Assigned task – All that should appear is the line containing "buffers inserted | 0 | 0" and the lines after it in the records below, each reproduced exactly.

Material provided –
########################################
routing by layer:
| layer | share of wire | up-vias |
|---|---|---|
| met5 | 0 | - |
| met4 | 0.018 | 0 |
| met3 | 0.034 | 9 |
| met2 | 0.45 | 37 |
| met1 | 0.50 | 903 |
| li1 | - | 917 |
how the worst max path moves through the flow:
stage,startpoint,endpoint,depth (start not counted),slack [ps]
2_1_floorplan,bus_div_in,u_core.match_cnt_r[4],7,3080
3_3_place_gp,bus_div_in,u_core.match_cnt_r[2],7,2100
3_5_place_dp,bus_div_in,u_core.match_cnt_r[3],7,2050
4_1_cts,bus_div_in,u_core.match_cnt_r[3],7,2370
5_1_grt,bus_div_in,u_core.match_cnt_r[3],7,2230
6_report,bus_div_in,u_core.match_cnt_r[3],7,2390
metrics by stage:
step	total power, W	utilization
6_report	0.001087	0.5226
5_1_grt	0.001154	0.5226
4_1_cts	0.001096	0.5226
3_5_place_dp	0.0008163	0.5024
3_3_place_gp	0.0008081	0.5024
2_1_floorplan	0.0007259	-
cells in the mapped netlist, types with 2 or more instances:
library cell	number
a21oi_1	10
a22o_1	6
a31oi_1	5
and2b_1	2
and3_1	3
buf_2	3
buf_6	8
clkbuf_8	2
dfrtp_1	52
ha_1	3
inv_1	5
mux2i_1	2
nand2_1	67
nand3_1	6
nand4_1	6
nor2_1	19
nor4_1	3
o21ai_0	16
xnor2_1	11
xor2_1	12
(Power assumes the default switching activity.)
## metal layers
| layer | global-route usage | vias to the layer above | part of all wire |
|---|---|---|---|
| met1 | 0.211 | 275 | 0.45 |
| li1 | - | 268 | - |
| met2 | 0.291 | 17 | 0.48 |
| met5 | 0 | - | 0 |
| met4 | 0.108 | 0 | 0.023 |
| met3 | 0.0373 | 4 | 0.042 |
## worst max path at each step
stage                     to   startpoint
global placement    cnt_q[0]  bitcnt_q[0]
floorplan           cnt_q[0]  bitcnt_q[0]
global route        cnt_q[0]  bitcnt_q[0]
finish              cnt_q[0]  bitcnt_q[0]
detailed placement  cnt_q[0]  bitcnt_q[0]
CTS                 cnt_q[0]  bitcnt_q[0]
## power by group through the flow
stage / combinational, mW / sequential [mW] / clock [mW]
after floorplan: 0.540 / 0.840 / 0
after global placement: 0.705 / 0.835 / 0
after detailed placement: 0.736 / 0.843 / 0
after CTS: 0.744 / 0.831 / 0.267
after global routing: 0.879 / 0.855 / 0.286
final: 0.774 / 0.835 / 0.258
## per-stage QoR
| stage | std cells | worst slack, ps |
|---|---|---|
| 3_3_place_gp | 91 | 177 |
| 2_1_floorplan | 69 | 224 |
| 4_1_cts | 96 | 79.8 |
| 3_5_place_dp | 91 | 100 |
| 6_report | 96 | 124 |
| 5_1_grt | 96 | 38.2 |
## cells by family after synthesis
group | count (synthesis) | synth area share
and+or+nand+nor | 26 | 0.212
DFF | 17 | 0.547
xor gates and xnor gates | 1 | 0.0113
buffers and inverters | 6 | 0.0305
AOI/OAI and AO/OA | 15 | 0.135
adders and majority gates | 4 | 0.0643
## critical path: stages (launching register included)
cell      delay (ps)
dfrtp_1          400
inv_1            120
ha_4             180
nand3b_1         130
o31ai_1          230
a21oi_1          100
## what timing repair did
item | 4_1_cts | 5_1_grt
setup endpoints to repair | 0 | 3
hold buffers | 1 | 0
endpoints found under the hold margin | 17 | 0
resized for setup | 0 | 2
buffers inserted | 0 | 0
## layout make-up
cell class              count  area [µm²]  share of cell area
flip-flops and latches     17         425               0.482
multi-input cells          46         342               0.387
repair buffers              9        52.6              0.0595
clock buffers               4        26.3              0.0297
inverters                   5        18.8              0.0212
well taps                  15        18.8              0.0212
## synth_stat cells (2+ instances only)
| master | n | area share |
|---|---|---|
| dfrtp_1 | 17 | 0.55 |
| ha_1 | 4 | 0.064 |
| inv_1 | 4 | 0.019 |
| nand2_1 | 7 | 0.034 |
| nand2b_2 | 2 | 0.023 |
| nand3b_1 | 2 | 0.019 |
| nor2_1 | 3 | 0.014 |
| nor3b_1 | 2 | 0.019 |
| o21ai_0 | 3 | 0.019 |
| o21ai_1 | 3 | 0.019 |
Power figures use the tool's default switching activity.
########################################
Solution for this problem –
buffers inserted | 0 | 0
## layout make-up
cell class              count  area [µm²]  share of cell area
flip-flops and latches     17         425               0.482
multi-input cells          46         342               0.387
repair buffers              9        52.6              0.0595
clock buffers               4        26.3              0.0297
inverters                   5        18.8              0.0212
well taps                  15        18.8              0.0212
## synth_stat cells (2+ instances only)
| master | n | area share |
|---|---|---|
| dfrtp_1 | 17 | 0.55 |
| ha_1 | 4 | 0.064 |
| inv_1 | 4 | 0.019 |
| nand2_1 | 7 | 0.034 |
| nand2b_2 | 2 | 0.023 |
| nand3b_1 | 2 | 0.019 |
| nor2_1 | 3 | 0.014 |
| nor3b_1 | 2 | 0.019 |
| o21ai_0 | 3 | 0.019 |
| o21ai_1 | 3 | 0.019 |
Power figures use the tool's default switching activity.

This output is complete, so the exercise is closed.